I went out tonight. Not a surprise since for the past few months I have been going out every weekend. I came home, washed my face, brushed my teeth and changed. As I was changing I was obligated to look at myself. I have a gut. My stomach was once flat and now sticks out. Excessive food and alcohol the cause, myself to blame. I am disgusted. I used to be a runner. Dedicated. I would run DAILY through wind, rain or snow. I use to be committed to being healthy and I felt great.
What did I eat today? Chinese food and hot wings. I must have had three sodas, smoked hookah and had a margarita.

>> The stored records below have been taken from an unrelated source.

$ cat src/rtl/coeff_section_bank.sv
// -----------------------------------------------------------------------------
// coeff_section_bank
//   Double-buffered mean/stdev coefficient store for ADC sections.
//   The host writes coefficients into a shadow bank. A commit pulse copies the
//   whole shadow bank into the active bank in one edge. Each sample's section
//   index selects that section's active mean/stdev pair. The pair appears on
//   the outputs one cycle later.
//
// Ports
//   clk           system clock, rising edge
//   rst           synchronous active-high reset
//   wr_en         shadow-bank write strobe
//   wr_is_std     1: write the stdev entry, 0: write the mean entry
//   wr_addr       section index of the write
//   wr_data       coefficient value to write
//   commit        copy the shadow bank to the active bank
//   in_valid      sample strobe qualifying adc_section
//   adc_section   section index of the current sample
//   mean_output   registered mean of the selected section
//   std_output    registered stdev of the selected section
//   out_valid     qualifies mean_output / std_output
//   sec_err       one-cycle pulse for an out-of-range lookup or write index
//   shadow_dirty  shadow bank has been written since the last commit
// -----------------------------------------------------------------------------
module coeff_section_bank #(
   parameter int DATA_W       = 32,
   parameter int NUM_SECTIONS = 4,
   parameter int SEC_W        = 2
) (
   input  logic              clk,
   input  logic              rst,
   input  logic              wr_en,
   input  logic              wr_is_std,
   input  logic [SEC_W-1:0]  wr_addr,
   input  logic [DATA_W-1:0] wr_data,
   input  logic              commit,
   input  logic              in_valid,
   input  logic [SEC_W-1:0]  adc_section,
   output logic [DATA_W-1:0] mean_output,
   output logic [DATA_W-1:0] std_output,
   output logic              out_valid,
   output logic              sec_err,
   output logic              shadow_dirty
);

   localparam int IDX_SPAN = 2 ** SEC_W;

   logic w_wr_ok;
   logic w_lkp_ok;

   // Active bank seen by the lookup. Indices with no backing section read as 0,
   // so any index value is safe to use directly.
   logic [DATA_W-1:0] w_ac_mean [IDX_SPAN];
   logic [DATA_W-1:0] w_ac_std  [IDX_SPAN];

   logic [DATA_W-1:0] r_mean;
   logic [DATA_W-1:0] r_std;
   logic              r_valid;
   logic              r_sec_err;
   logic              r_dirty;

   assign w_wr_ok  = int'(wr_addr) < NUM_SECTIONS;
   assign w_lkp_ok = int'(adc_section) < NUM_SECTIONS;

   genvar gi;
   generate
      for (gi = 0; gi < IDX_SPAN; gi++) begin : g_sec
         if (gi < NUM_SECTIONS) begin : g_used
            logic              w_hit_mean;
            logic              w_hit_std;
            logic [DATA_W-1:0] r_sh_mean;
            logic [DATA_W-1:0] r_sh_std;
            logic [DATA_W-1:0] r_ac_mean;
            logic [DATA_W-1:0] r_ac_std;

            assign w_hit_mean = wr_en && (wr_addr == SEC_W'(gi)) && !wr_is_std;
            assign w_hit_std  = wr_en && (wr_addr == SEC_W'(gi)) && wr_is_std;

            always_ff @(posedge clk) begin
               if (rst) begin
                  r_sh_mean <= '0;
                  r_sh_std  <= '0;
                  r_ac_mean <= '0;
                  r_ac_std  <= '0;
               end else begin
                  if (w_hit_mean) r_sh_mean <= wr_data;
                  if (w_hit_std)  r_sh_std  <= wr_data;
                  // A write landing on the commit edge is folded into the copy.
                  if (commit) begin
                     r_ac_mean <= w_hit_mean ? wr_data : r_sh_mean;
                     r_ac_std  <= w_hit_std  ? wr_data : r_sh_std;
                  end
               end
            end

            assign w_ac_mean[gi] = r_ac_mean;
            assign w_ac_std[gi]  = r_ac_std;
         end else begin : g_unused
            assign w_ac_mean[gi] = '0;
            assign w_ac_std[gi]  = '0;
         end
      end
   endgenerate

   always_ff @(posedge clk) begin
      if (rst) begin
         r_mean    <= '0;
         r_std     <= '0;
         r_valid   <= 1'b0;
         r_sec_err <= 1'b0;
         r_dirty   <= 1'b0;
      end else begin
         // Lookup reads the active bank as it stood before this edge, so a
         // simultaneous commit is only visible to the following lookup.
         r_valid <= in_valid;
         if (in_valid) begin
            r_mean <= w_lkp_ok ? w_ac_mean[adc_section] : '0;
            r_std  <= w_lkp_ok ? w_ac_std[adc_section]  : '0;
         end
         r_sec_err <= (in_valid && !w_lkp_ok) || (wr_en && !w_wr_ok);
         if (commit)
            r_dirty <= 1'b0;
         else if (wr_en && w_wr_ok)
            r_dirty <= 1'b1;
      end
   end

   assign mean_output  = r_mean;
   assign std_output   = r_std;
   assign out_valid    = r_valid;
   assign sec_err      = r_sec_err;
   assign shadow_dirty = r_dirty;

endmodule
$ cat config.mk
export PLATFORM = sky130hd
export DESIGN_NAME = coeff_section_bank
export DESIGN_NICKNAME = d
export VERILOG_FILES = /design/src/rtl/coeff_section_bank.sv
export SDC_FILE = /design/constraint.sdc
export NUM_CORES = 1
export LEC_CHECK = 0
export BUFFER_PORTS_ARGS = -buffer_cell sky130_fd_sc_hd__buf_2
export CAP_MARGIN = 5
export CORE_MARGIN = 4
export CORE_UTILIZATION = 65
export CTS_CLUSTER_DIAMETER = 40
export DETAILED_ROUTE_END_ITERATION = 8
export PLACE_DENSITY = 0.81
export SLEW_MARGIN = 25
export SYNTH_ARGS = -nofsm -noshare
export SYNTH_HDL_FRONTEND = slang
export SYNTH_SLANG_ARGS = --single-unit
$ cat constraint.sdc
create_clock -name clk -period 4.39 [get_ports clk]
set_clock_uncertainty 0.05 [all_clocks]
set_input_delay 0 -clock clk [delete_from_list [all_inputs] [get_ports clk]]
set_output_delay 0 -clock clk [all_outputs]
set_load 0.1 [all_outputs]
==> out/metrics.json, run 1 <==
{
  "power_and_ir_drop": {
    "power_density_mw_per_mm2": 492,
    "vdd.ir_drop.worst_v": 0.000346,
    "p_leak_nw": 10.1
  },
  "finish": {
    "post_route_cells_drive_above_1_share_pct": 14.6,
    "area.growth.synth_to_final_pct": 14.0,
    "stdcell_count": 2529,
    "layout_commonest_cell": "sky130_fd_sc_hd__dfxtp_1",
    "layout.cells.most_common_list": "sky130_fd_sc_hd__dfxtp_1, sky130_fd_sc_hd__nor2_1, sky130_fd_sc_hd__mux2i_1",
    "design.final.nets": 2081
  },
  "timing": {
    "worst_slew_margin_rel_pct": 31.1,
    "hold_viol_final": 0,
    "setup_viol": 0,
    "clock.fmax_ghz": 0.397,
    "final.period_utilization_pct": 57.4,
    "worstMarginPinSlew_ns": 1.03,
    "final_max_slew_viol_count": 0,
    "timing.final.crit_period_ns": 2.52,
    "rsz0062_at_grt": "false",
    "fin_setup_tns_ns": 0
  },
  "floorplan": {
    "fp.dieArea_sq_mm": 0.0358,
    "coreArea_sq_mm": 0.0325,
    "die_h_um": 189,
    "floorplan.initialDensity_pct": 65.7,
    "dieWidth_um": 189,
    "boundaryPins": 109,
    "core.rowCount": 66
  },
  "clock_network": {
    "clk_path_buf_depth": 3,
    "clock_latency_late_sink_ns": 0.57,
    "clock_tree.root_cell": "sky130_fd_sc_hd__clkbuf_16",
    "clkTransAtPathRegs_ns": 0.06,
    "clkSinkCount": 578,
    "postCtsResizedCells": 0,
    "tritoncts": "yes",
    "clock_tree.htree_level_count": 3,
    "cts_inserted_buffers": 66
  },
  "route": {
    "routed-via-count": 14400,
    "ant_nets": 0,
    "drt_iter0_drc": 1008,
    "drt_pre_antenna_iters": 5,
    "drc_violation_count_after_routing": 0,
    "route.detailed.vias_per_inst": 5.70,
    "wire_length_per_cell_um": 18.0,
    "routed_wirelength_um": 45400
  },
  "logic_synthesis": {
    "syn-num-nets": 2054,
    "synth.yosys.seq_area_share_pct": 54.2,
    "synth_area_leader_cell": "sky130_fd_sc_hd__dfxtp_1",
    "synth.ff_latch_count": 578,
    "synthCells": 2012,
    "yosys.cell_types.count": 18,
    "synth.top_cell.area_share_pct": 54.2,
    "syn_area_per_cell_sq_um": 10.6,
    "post_synth_instance_area_sq_mm": 0.0213,
    "synth.area.top_cells": "sky130_fd_sc_hd__dfxtp_1, sky130_fd_sc_hd__mux2i_1, sky130_fd_sc_hd__nor2_1, sky130_fd_sc_hd__a211oi_1, sky130_fd_sc_hd__mux4_2",
    "number_of_warnings_reported_in_the_yosys_synthesis_log": 0
  },
  "critical_path": {
    "start_kind": "input port",
    "critical_path_peak_fanout": 18,
    "critPathArrivalTime_ns": 2.91,
    "setup.worst_path.class": "in2reg",
    "worstPathRequired_ns": 4.78,
    "cp-end-kind": "register"
  },
  "grt": {
    "grt.total_usage_pct": 25.5,
    "grt_pass1_vias": 14400,
    "grt_antenna_before_repair": 1,
    "wire_length_of_the_first_global_routing_pass_um": 75200,
    "grt_max_degree": 179,
    "total_grt_overflow": 0
  },
  "place": {
    "globalplace.congestion": 0.726,
    "placedCellCount": 2376,
    "port-buffer-count": 107,
    "dp.final_hpwl_um": 24700
  },
  "job": {
    "drv.max_cap_violation_count": 0
  },
  "status": {
    "outcome": "finished clean"
  },
  "hold_path": {
    "hold_class": "in2reg"
  }
}
[flip-flops by register name, indices dropped and copies added (netlist names)]
register / count
out_valid: 1
mean_output: 32
std_output: 32
g_sec.g_used.r_ac_std: 128
g_sec.g_used.r_sh_mean: 128
shadow_dirty: 1
g_sec.g_used.r_ac_mean: 128
g_sec.g_used.r_sh_std: 128
[critical path: stages]
cell	delay, ns
sky130_fd_sc_hd__dlygate4sd3_1	0.53
sky130_fd_sc_hd__buf_2	0.19
sky130_fd_sc_hd__and4bb_2	0.76
sky130_fd_sc_hd__buf_4	0.50
sky130_fd_sc_hd__mux2i_1	0.28
sky130_fd_sc_hd__nor2_1	0.06
sky130_fd_sc_hd__dlygate4sd3_1	0.60
[stage by stage]
| step | total power (W) | hold slack [ns] | setup WS, ns | area (sq um) | utilization, % |
|---|---|---|---|---|---|
| 6_report | 0.0120 | 0.0538 | 1.87 | 24300 | 75.0 |
| 2_1_floorplan | 0.00643 | 0.260 | 3.00 | 21300 | - |
| 3_3_place_gp | 0.00658 | 0.296 | 2.24 | 21700 | 67.0 |
| 3_5_place_dp | 0.00662 | 0.290 | 2.15 | 21700 | 67.0 |
| 5_1_grt | 0.0124 | 0.0685 | 1.80 | 24300 | 75.0 |
| 4_1_cts | 0.0121 | 0.0308 | 1.90 | 24300 | 74.8 |
[what timing repair did]
action | CTS | global route
hold buffers | 35 | 1
hold endpoints to repair | 529 | 28
buffers inserted | 0 | 0
endpoints found under the setup margin | 0 | 0
[path summary, 6_finish.rpt]
check                                                               start                                        end  slack, ns  depth (start not counted)
worst min register to register  g_sec[2].g_used.r_ac_std[28]$_SDFFE_PP0P_  g_sec[2].g_used.r_ac_std[28]$_SDFFE_PP0P_       0.43                          2
worst max-delay path                                                wr_en   g_sec[2].g_used.r_sh_mean[14]$_SDFF_PP0_       1.87                          7
worst min-delay path                                       adc_section[1]                 std_output[0]$_SDFFE_PP0P_       0.05                          4
worst max register to register   g_sec[2].g_used.r_sh_mean[14]$_SDFF_PP0_   g_sec[2].g_used.r_sh_mean[14]$_SDFF_PP0_       3.11                          3
[power breakdown]
part / leakage (nW) / internal [W] / total (W) / switching [W]
logic: 4.34 / 0.000337 / 0.000989 / 0.000652
registers: 4.72 / 0.00545 / 0.00555 / 0.0000963
clock network: 1.07 / 0.00334 / 0.00543 / 0.00209
[cell type report]
cell class,count,area [sq um]
Sequential cell,578,11600
Fill cell,2179,8130
Clock inverter,28,302
Clock buffer,87,1890
Tap cell,442,553
Multi-Input combinational cell,1228,8850
Antenna cell,1,2.50
Timing Repair Buffer,165,1160
[routing by layer]
layer	vias to the layer above	part of all wire, %	GRT usage (%)
met2	290	49	43.2
met1	6976	44	33.9
met3	81	4.3	4.00
li1	7070	-	-
met5	-	0	0
met4	0	2.1	8.02
[synth_stat cells, drive strengths merged]
cell    count
a211oi    256
and4bb      3
buf        78
clkbuf    128
conb        1
dfxtp     578
mux2i     320
mux4       64
nand4       1
nand4b      3
nor2      577
nor2b       1
nor3        1
nor4b       1
[logic make-up (layout without fill, tap and decap cells)]
kind of cell           Yosys count  after routing  synth area share (%)
AOI/OAI and AO/OA              256            256                  9.03
other                            1              2                0.0176
DFF                            578            578                  54.2
muxes                          384            384                  21.8
buffers and inverters          206            280                  4.30
and+or+nand+nor                587            587                  10.6
Power figures use the tool's default switching activity.
==> run 2: changes to the inputs <==
--- a/config.mk
+++ b/config.mk
@@ -8,10 +8,10 @@
 export BUFFER_PORTS_ARGS = -buffer_cell sky130_fd_sc_hd__buf_2
 export CAP_MARGIN = 5
 export CORE_MARGIN = 4
-export CORE_UTILIZATION = 65
+export CORE_UTILIZATION = 55
 export CTS_CLUSTER_DIAMETER = 40
 export DETAILED_ROUTE_END_ITERATION = 8
-export PLACE_DENSITY = 0.81
+export PLACE_DENSITY = 0.73
 export SLEW_MARGIN = 25
 export SYNTH_ARGS = -nofsm -noshare
 export SYNTH_HDL_FRONTEND = slang
==> constraint.sdc (replaced) <==
create_clock -name clk -period 2.3 [get_ports clk]
set_clock_uncertainty 0.05 [all_clocks]
set_input_delay 0 -clock clk [delete_from_list [all_inputs] [get_ports clk]]
set_output_delay 0 -clock clk [all_outputs]
set_load 0.1 [all_outputs]
==> run 2 against run 1 <==
Sequential share of layout area shrank 1.3 points. Wire length grew 2.4%. Cell area grew 2.9%. Worst hold slack lost 0.022 ns. Sequential power grew 91%. Critical endpoint is now std_output[5]. Global-route usage shrank 2.9 points. First-iteration DRC count shrank 9.8%. Clock-buffer cell count grew 9.
==> out/metrics.json, run 2 (synthesized netlist as in run 1, its figures left out) <==
{
  "timing": {
    "setup_viol": {"value": 0, "change": "unchanged"},
    "worst_slew_margin_rel": {"value": 50.9, "unit": "%", "change": "+20 points"},
    "fin_setup_tns": {"value": 0, "unit": "ns", "change": "unchanged"},
    "timing.final.crit_period_ns": 1.56,
    "rsz0062_at_grt": "false",
    "clock.fmax_ghz": 0.640,
    "final.period_utilization_pct": 67.9,
    "hold_viol_final": {"value": 0, "change": "unchanged"},
    "final_max_slew_viol_count": {"value": 0, "change": "unchanged"},
    "worstMarginPinSlew": {"value": 0.737, "unit": "ns", "change": "-0.297 ns"}
  },
  "route": {
    "routed-via-count": {"value": 14500, "change": "+0.46%"},
    "ant_nets": {"value": 0, "change": "unchanged"},
    "wire_length_per_cell": {"value": 17.7, "unit": "um", "change": "-1.4%"},
    "drt_pre_antenna_iters": {"value": 5, "change": "unchanged"},
    "routed_wirelength": {"value": 46500, "unit": "um", "change": "+2.4%"},
    "drt_iter0_drc": {"value": 909, "change": "-9.8%"},
    "drc_violation_count_after_routing": {"value": 0, "change": "unchanged"},
    "route.detailed.vias_per_inst": {"value": 5.52, "change": "-3.2%"}
  },
  "clock_network": {
    "clk_path_buf_depth": {"value": 3, "change": "unchanged"},
    "postCtsResizedCells": {"value": 0, "change": "unchanged"},
    "clkTransAtPathRegs": {"value": 0.06, "unit": "ns", "change": "about the same"},
    "clkSinkCount": {"value": 578, "change": "unchanged"},
    "clock_latency_late_sink": {"value": 0.58, "unit": "ns", "change": "about the same"},
    "clock_tree.root_cell": "sky130_fd_sc_hd__clkbuf_16",
    "clock_tree.htree_level_count": {"value": 3, "change": "unchanged"},
    "tritoncts": "yes",
    "cts_inserted_buffers": {"value": 69, "change": "+4.5%"}
  },
  "grt": {
    "wire_length_of_the_first_global_routing_pass": {"value": 77300, "unit": "um", "change": "+2.7%"},
    "grt_pass1_vias": {"value": 14500, "change": "+0.58%"},
    "grt.total_usage": {"value": 22.6, "unit": "%", "change": "-2.9 points"},
    "use_met1": {"value": 30.4, "unit": "%", "change": "-3.5 points"},
    "grt_max_degree": {"value": 90, "change": "-50%"},
    "global_route.usage.met2": {"value": 37.5, "unit": "%", "change": "-5.7 points"},
    "grt_antenna_before_repair": {"value": 0, "change": "-1"},
    "total_grt_overflow": {"value": 0, "change": "unchanged"},
    "grt.met3_usage": {"value": 4.04, "unit": "%", "change": "+0.036 points"},
    "global_route_hottest_layer": "met2"
  },
  "finish": {
    "finish.instance_area": {"value": 0.0250, "unit": "sq mm", "change": "+2.9%"},
    "multi_input_area": {"value": 0.00885, "unit": "sq mm", "change": "about the same"},
    "layout_commonest_cell": "sky130_fd_sc_hd__dfxtp_1",
    "seq_area": {"value": 0.0116, "unit": "sq mm", "change": "unchanged"},
    "design.final.nets": {"value": 2102, "change": "+1.0%"},
    "post_route_cells_drive_above_1_share": {"value": 15.5, "unit": "%", "change": "+0.89 points"},
    "area.growth.synth_to_final_pct": 17.3,
    "antenna-diode-count": {"value": 0, "change": "-1"},
    "layout.filler_cells": {"value": 2892, "change": "+33%"},
    "layout.cells.most_common_list": "sky130_fd_sc_hd__dfxtp_1, sky130_fd_sc_hd__nor2_1, sky130_fd_sc_hd__mux2i_1"
  },
  "critical_path": {
    "crit_chain": "buf_2",
    "critPathSlowestCell": "sky130_fd_sc_hd__buf_2",
    "timing.critical_path.buf_inv": {"value": 1, "change": "-3"},
    "critPathArrivalTime": {"value": 1.51, "unit": "ns", "change": "-1.40 ns"},
    "start_kind": "register",
    "critical_path.startpoint": "std_output[5]$_SDFFE_PP0P_",
    "setup.worst_path.class": "reg2out",
    "timing.critical_path.slowest_cell_delay": {"value": 0.48, "unit": "ns", "change": "-0.28 ns"},
    "worst_r2r_startpoint": "g_sec[3].g_used.r_ac_std[5]$_SDFFE_PP0P_",
    "worstPathRequired": {"value": 2.25, "unit": "ns", "change": "-2.53 ns"},
    "cpLargestDelayFamily": "buffers and inverters",
    "cp-end-kind": "output pin",
    "critical_path_peak_fanout": {"value": 2, "change": "-16"}
  },
  "power_and_ir_drop": {
    "power_density": {"value": 944, "unit": "mW/mm^2", "change": "+92%"},
    "p_leak": {"value": 10.4, "unit": "nW", "change": "+2.8%"},
    "report.power.total": {"value": 0.0236, "unit": "W", "change": "+97%"},
    "vdd.ir_drop.worst": {"value": 0.000583, "unit": "V", "change": "+68%"}
  },
  "floorplan": {
    "boundaryPins": {"value": 109, "change": "unchanged"},
    "coreArea": {"value": 0.0379, "unit": "sq mm", "change": "+17%"},
    "die_h": {"value": 205, "unit": "um", "change": "+8.3%"},
    "dieWidth": {"value": 205, "unit": "um", "change": "+8.3%"},
    "floorplan.initialDensity": {"value": 56.2, "unit": "%", "change": "-9.5 points"},
    "fp.dieArea": {"value": 0.0420, "unit": "sq mm", "change": "+17%"},
    "core.rowCount": {"value": 71, "change": "+7.6%"}
  },
  "status": {
    "outcome": "finished clean"
  },
  "place": {
    "dp.final_hpwl": {"value": 26600, "unit": "um", "change": "+7.5%"},
    "globalplace.congestion": {"value": 0.719, "change": "-0.99%"},
    "detailed_place.area": {"value": 0.0223, "unit": "sq mm", "change": "+2.6%"},
    "port-buffer-count": {"value": 107, "change": "unchanged"}
  },
  "hold_path": {
    "hold_class": "in2reg",
    "holdCritStartpoint": "in_valid"
  },
  "job": {
    "drv.max_cap_violation_count": {"value": 0, "change": "unchanged"}
  }
}
==> run 2: power by group <==
part           switching (W)  internal [W]
sequential          0.000188        0.0104
clock                0.00421       0.00685
combinational        0.00126      0.000710
total                0.00566        0.0180
==> run 2: layout make-up <==
type | instances | area share, %
Multi-Input combinational cell | 1228 | 35.3
Clock buffer | 96 | 7.87
Timing Repair Buffer | 183 | 6.42
Tap cell | 511 | 2.55
Clock inverter | 30 | 1.57
Sequential cell | 578 | 46.2
==> run 2: worst paths after layout <==
check	slack, ns	depth (start not counted)	end
worst max-delay path	0.74	1	std_output[5]
worst min-delay path	0.03	3	out_valid$_SDFF_PP0_
worst max register to register	1.12	3	std_output[5]$_SDFFE_PP0P_
worst min register to register	0.43	2	g_sec[2].g_used.r_ac_std[11]$_SDFFE_PP0P_
==> run 2: repair_timing <==
action                                  4_1_cts  5_1_grt
hold buffers                                 35        0
setup buffers                                 0        0
endpoints found under the setup margin        0        0
endpoints found under the hold margin       521        0
==> run 2: through the flow <==
step	utilization (%)	setup WS [ns]	std cells	hold slack [ns]
finish	66.0	0.737	2626	0.0314
global route	66.0	0.707	2626	0.0319
CTS	66.0	0.722	2626	0.0325
detailed placement	58.8	0.709	2465	0.289
global placement	58.8	0.710	2465	0.285
floorplan	-	0.915	2012	0.260
==> run 2: metal layers <==
metal	wire, um	vias to the layer above	share of wire, %
met5	0	-	0
met2	22300	244	48
met4	982	0	2.1
li1	-	7129	-
met3	1710	69	3.7
met1	21500	7042	46
==> run 3: changes to the inputs <==
==> constraint.sdc (replaced) <==
create_clock -name clk -period 1.3 [get_ports clk]
set_clock_uncertainty 0.05 [all_clocks]
set_input_delay 0 -clock clk [delete_from_list [all_inputs] [get_ports clk]]
set_output_delay 0 -clock clk [all_outputs]
set_load 0.1 [all_outputs]
==> run 3 against run 2 <==
The run now ends with negative setup slack left. Sequential power up 77%. Register-to-register slack worse by 1.1 ns. Critical path depth up 3. Flip-flop and latch count unchanged. Wire length up 9.3%. Cell area up 5.2%. Non-clock buffer count up 65. Total power up 80%. Cell count up 2.4%. Sequential share of layout area down 2.2 points. Via count up 3.7%. Core utilization up 3.4 points. Highest routed layer unchanged.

Where did the girl that use to treat her body like a temple go? I lost all respect for my body leaving it gasping for air after running up a single flight of stairs. I really need to stop. I have done this before and I can do it again. I am committed to living a healthier lifestyle. I will commit to it without fear. I will not hold back. I will have a flat stomach again. I will strengthen my core, tone my legs and arms. I will not smoke or binge drink. I will cleanse my body physically and mentally. I will achieve the goals I set myself. I will learn from my mistakes this time...


2 comments:
i've become quite the fan of yoga. i think it's a great work out. i have a routine i do that has recently evolved if you are interested in it.
That sounds very interesting. I dabbled in yoga briefly but not long enough to truely understand it, I dont believe.